===== src/logic/fc_layer_pkg.sv =====
// Layer sizes and sequencer states of the FC engine; import where the unit array is sized
package fc_layer_pkg;

    ////////////////////////////////////////////////////////////
    // Layer tile
    ////////////////////////////////////////////////////////////

    // Units working in parallel
    localparam int NUM_UNITS = 8;

    // Weight and input rounds per job
    localparam int NUM_STEPS = 2;

    // Arithmetic right shift before saturation to 8 bits
    localparam int OUT_SHIFT = 6;

    // Results packed into each output word
    localparam int RESULTS_PER_WORD = 4;
    localparam int NUM_OUT_WORDS = NUM_UNITS / RESULTS_PER_WORD;

    typedef logic [2:0] unit_idx_t;

    typedef logic [0:0] step_idx_t;

    ////////////////////////////////////////////////////////////
    // Sequencer FSM
    ////////////////////////////////////////////////////////////

    typedef enum logic [2:0] {
        BIAS,
        WEIGHT,
        INPUT,
        RUN,
        QUANT,
        WBACK,
        FINISH
    } seq_state_t;

endpackage


===== src/logic/num_fmt_pkg.sv =====
// Number formats shared by the FC engine; import where lane, word or accumulator types are needed
package num_fmt_pkg;

    ////////////////////////////////////////////////////////////
    // Widths
    ////////////////////////////////////////////////////////////

    // One signed weight or activation
    localparam int LANE_W = 8;

    // Lanes packed into the low bits of a stream word
    localparam int NUM_LANES = 3;

    localparam int WORD_W = 32;

    // Accumulator and bias share one width
    localparam int ACC_W = 32;

    ////////////////////////////////////////////////////////////
    // Types
    ////////////////////////////////////////////////////////////

    typedef logic signed [LANE_W-1:0] lane_t;

    typedef logic [WORD_W-1:0] word_t;

    typedef logic signed [ACC_W-1:0] acc_t;

endpackage


===== src/logic/result_packer.sv =====
// Write-back stage of the FC engine; packs unit results four per word onto the output stream
module result_packer (
    input  logic               clk,
    input  logic               rstn,
    input  num_fmt_pkg::lane_t results [fc_layer_pkg::NUM_UNITS],
    input  logic               wb_start,
    output logic               wb_done,
    output logic               out_valid,
    input  logic               out_ready,
    output num_fmt_pkg::word_t out_data
);

    import num_fmt_pkg::*;
    import fc_layer_pkg::*;

    localparam int IDX_W = (NUM_OUT_WORDS > 1) ? $clog2(NUM_OUT_WORDS) : 1;

    lane_t            res_q [NUM_UNITS];
    logic [IDX_W-1:0] word_idx;
    logic             out_xfer;
    logic             last_word;

    assign out_xfer  = out_valid && out_ready;
    assign last_word = (word_idx == IDX_W'(NUM_OUT_WORDS - 1));

    // Lowest unit of the group in the lowest byte
    always_comb begin
        for (int r = 0; r < RESULTS_PER_WORD; r++) begin
            out_data[r*LANE_W +: LANE_W] = res_q[int'(word_idx) * RESULTS_PER_WORD + r];
        end
    end

    // Snapshot of the array at write-back start
    always_ff @(posedge clk) begin
        if (wb_start) begin
            res_q <= results;
        end
    end

    ////////////////////////////////////////////////////////////
    // Word sequencing
    ////////////////////////////////////////////////////////////

    always_ff @(posedge clk or negedge rstn) begin
        if (!rstn) begin
            out_valid <= 1'b0;
            word_idx  <= '0;
            wb_done   <= 1'b0;
        end else begin
            wb_done <= 1'b0;
            if (wb_start) begin
                out_valid <= 1'b1;
                word_idx  <= '0;
            end else if (out_xfer) begin
                if (last_word) begin
                    out_valid <= 1'b0;
                    wb_done   <= 1'b1;
                end else begin
                    word_idx <= word_idx + 1'b1;
                end
            end
        end
    end

endmodule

Your task — Every record must be returned exactly.

Solved exercise —
===== src/logic/fc_layer_pkg.sv =====
// Layer sizes and sequencer states of the FC engine; import where the unit array is sized
package fc_layer_pkg;

    ////////////////////////////////////////////////////////////
    // Layer tile
    ////////////////////////////////////////////////////////////

    // Units working in parallel
    localparam int NUM_UNITS = 8;

    // Weight and input rounds per job
    localparam int NUM_STEPS = 2;

    // Arithmetic right shift before saturation to 8 bits
    localparam int OUT_SHIFT = 6;

    // Results packed into each output word
    localparam int RESULTS_PER_WORD = 4;
    localparam int NUM_OUT_WORDS = NUM_UNITS / RESULTS_PER_WORD;

    typedef logic [2:0] unit_idx_t;

    typedef logic [0:0] step_idx_t;

    ////////////////////////////////////////////////////////////
    // Sequencer FSM
    ////////////////////////////////////////////////////////////

    typedef enum logic [2:0] {
        BIAS,
        WEIGHT,
        INPUT,
        RUN,
        QUANT,
        WBACK,
        FINISH
    } seq_state_t;

endpackage


===== src/logic/num_fmt_pkg.sv =====
// Number formats shared by the FC engine; import where lane, word or accumulator types are needed
package num_fmt_pkg;

    ////////////////////////////////////////////////////////////
    // Widths
    ////////////////////////////////////////////////////////////

    // One signed weight or activation
    localparam int LANE_W = 8;

    // Lanes packed into the low bits of a stream word
    localparam int NUM_LANES = 3;

    localparam int WORD_W = 32;

    // Accumulator and bias share one width
    localparam int ACC_W = 32;

    ////////////////////////////////////////////////////////////
    // Types
    ////////////////////////////////////////////////////////////

    typedef logic signed [LANE_W-1:0] lane_t;

    typedef logic [WORD_W-1:0] word_t;

    typedef logic signed [ACC_W-1:0] acc_t;

endpackage


===== src/logic/result_packer.sv =====
// Write-back stage of the FC engine; packs unit results four per word onto the output stream
module result_packer (
    input  logic               clk,
    input  logic               rstn,
    input  num_fmt_pkg::lane_t results [fc_layer_pkg::NUM_UNITS],
    input  logic               wb_start,
    output logic               wb_done,
    output logic               out_valid,
    input  logic               out_ready,
    output num_fmt_pkg::word_t out_data
);

    import num_fmt_pkg::*;
    import fc_layer_pkg::*;

    localparam int IDX_W = (NUM_OUT_WORDS > 1) ? $clog2(NUM_OUT_WORDS) : 1;

    lane_t            res_q [NUM_UNITS];
    logic [IDX_W-1:0] word_idx;
    logic             out_xfer;
    logic             last_word;

    assign out_xfer  = out_valid && out_ready;
    assign last_word = (word_idx == IDX_W'(NUM_OUT_WORDS - 1));

    // Lowest unit of the group in the lowest byte
    always_comb begin
        for (int r = 0; r < RESULTS_PER_WORD; r++) begin
            out_data[r*LANE_W +: LANE_W] = res_q[int'(word_idx) * RESULTS_PER_WORD + r];
        end
    end

    // Snapshot of the array at write-back start
    always_ff @(posedge clk) begin
        if (wb_start) begin
            res_q <= results;
        end
    end

    ////////////////////////////////////////////////////////////
    // Word sequencing
    ////////////////////////////////////////////////////////////

    always_ff @(posedge clk or negedge rstn) begin
        if (!rstn) begin
            out_valid <= 1'b0;
            word_idx  <= '0;
            wb_done   <= 1'b0;
        end else begin
            wb_done <= 1'b0;
            if (wb_start) begin
                out_valid <= 1'b1;
                word_idx  <= '0;
            end else if (out_xfer) begin
                if (last_word) begin
                    out_valid <= 1'b0;
                    wb_done   <= 1'b1;
                end else begin
                    word_idx <= word_idx + 1'b1;
                end
            end
        end
    end

endmodule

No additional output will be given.